TASK INSTRUCTIONS:
Write each record again exactly as it stands.
DATA PROVIDED Block Start
`src/hw/rtl/azimuth_bin_nearest_ray_table_macros.svh`:
```
// Assertion macros shared by the azimuth bin table RTL.
// Needs nothing else; included by files that carry concurrent checks.
`ifndef AZIMUTH_BIN_NEAREST_RAY_TABLE_MACROS_SVH
`define AZIMUTH_BIN_NEAREST_RAY_TABLE_MACROS_SVH

// same-cycle implication, checked outside reset
`define ABNR_ASSERT_IMP(label, clk, rst_n, ante, cons, msg) \
  label: assert property (@(posedge clk) disable iff (!rst_n) (ante) |-> (cons)) \
    else $error(msg);

// next-cycle implication, checked outside reset
`define ABNR_ASSERT_NXT(label, clk, rst_n, ante, cons, msg) \
  label: assert property (@(posedge clk) disable iff (!rst_n) (ante) |=> (cons)) \
    else $error(msg);

`endif

```
`src/hw/rtl/abnr_ram.sv`:
```
// Generic simple dual-port RAM, one write and one registered read port.
// Standalone; holds the bin table of the azimuth bin table block.
`default_nettype none

module abnr_ram #(
  parameter int WIDTH = 8,
  parameter int DEPTH = 16
) (
  input  wire                      clk,
  input  wire                      we,
  input  wire [$clog2(DEPTH)-1:0]  waddr,
  input  wire [WIDTH-1:0]          wdata,
  input  wire                      re,
  input  wire [$clog2(DEPTH)-1:0]  raddr,
  output logic [WIDTH-1:0]         rdata
);

  logic [WIDTH-1:0] mem [DEPTH];

  always_ff @(posedge clk) begin
    if (we) begin
      mem[waddr] <= wdata;
    end
    if (re) begin
      rdata <= mem[raddr];
    end
  end

endmodule

`default_nettype wire

```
DATA PROVIDED Block End
FINAL ANSWER:
`src/hw/rtl/azimuth_bin_nearest_ray_table_macros.svh`:
```
// Assertion macros shared by the azimuth bin table RTL.
// Needs nothing else; included by files that carry concurrent checks.
`ifndef AZIMUTH_BIN_NEAREST_RAY_TABLE_MACROS_SVH
`define AZIMUTH_BIN_NEAREST_RAY_TABLE_MACROS_SVH

// same-cycle implication, checked outside reset
`define ABNR_ASSERT_IMP(label, clk, rst_n, ante, cons, msg) \
  label: assert property (@(posedge clk) disable iff (!rst_n) (ante) |-> (cons)) \
    else $error(msg);

// next-cycle implication, checked outside reset
`define ABNR_ASSERT_NXT(label, clk, rst_n, ante, cons, msg) \
  label: assert property (@(posedge clk) disable iff (!rst_n) (ante) |=> (cons)) \
    else $error(msg);

`endif

```
`src/hw/rtl/abnr_ram.sv`:
```
// Generic simple dual-port RAM, one write and one registered read port.
// Standalone; holds the bin table of the azimuth bin table block.
`default_nettype none

module abnr_ram #(
  parameter int WIDTH = 8,
  parameter int DEPTH = 16
) (
  input  wire                      clk,
  input  wire                      we,
  input  wire [$clog2(DEPTH)-1:0]  waddr,
  input  wire [WIDTH-1:0]          wdata,
  input  wire                      re,
  input  wire [$clog2(DEPTH)-1:0]  raddr,
  output logic [WIDTH-1:0]         rdata
);

  logic [WIDTH-1:0] mem [DEPTH];

  always_ff @(posedge clk) begin
    if (we) begin
      mem[waddr] <= wdata;
    end
    if (re) begin
      rdata <= mem[raddr];
    end
  end

endmodule

`default_nettype wire

```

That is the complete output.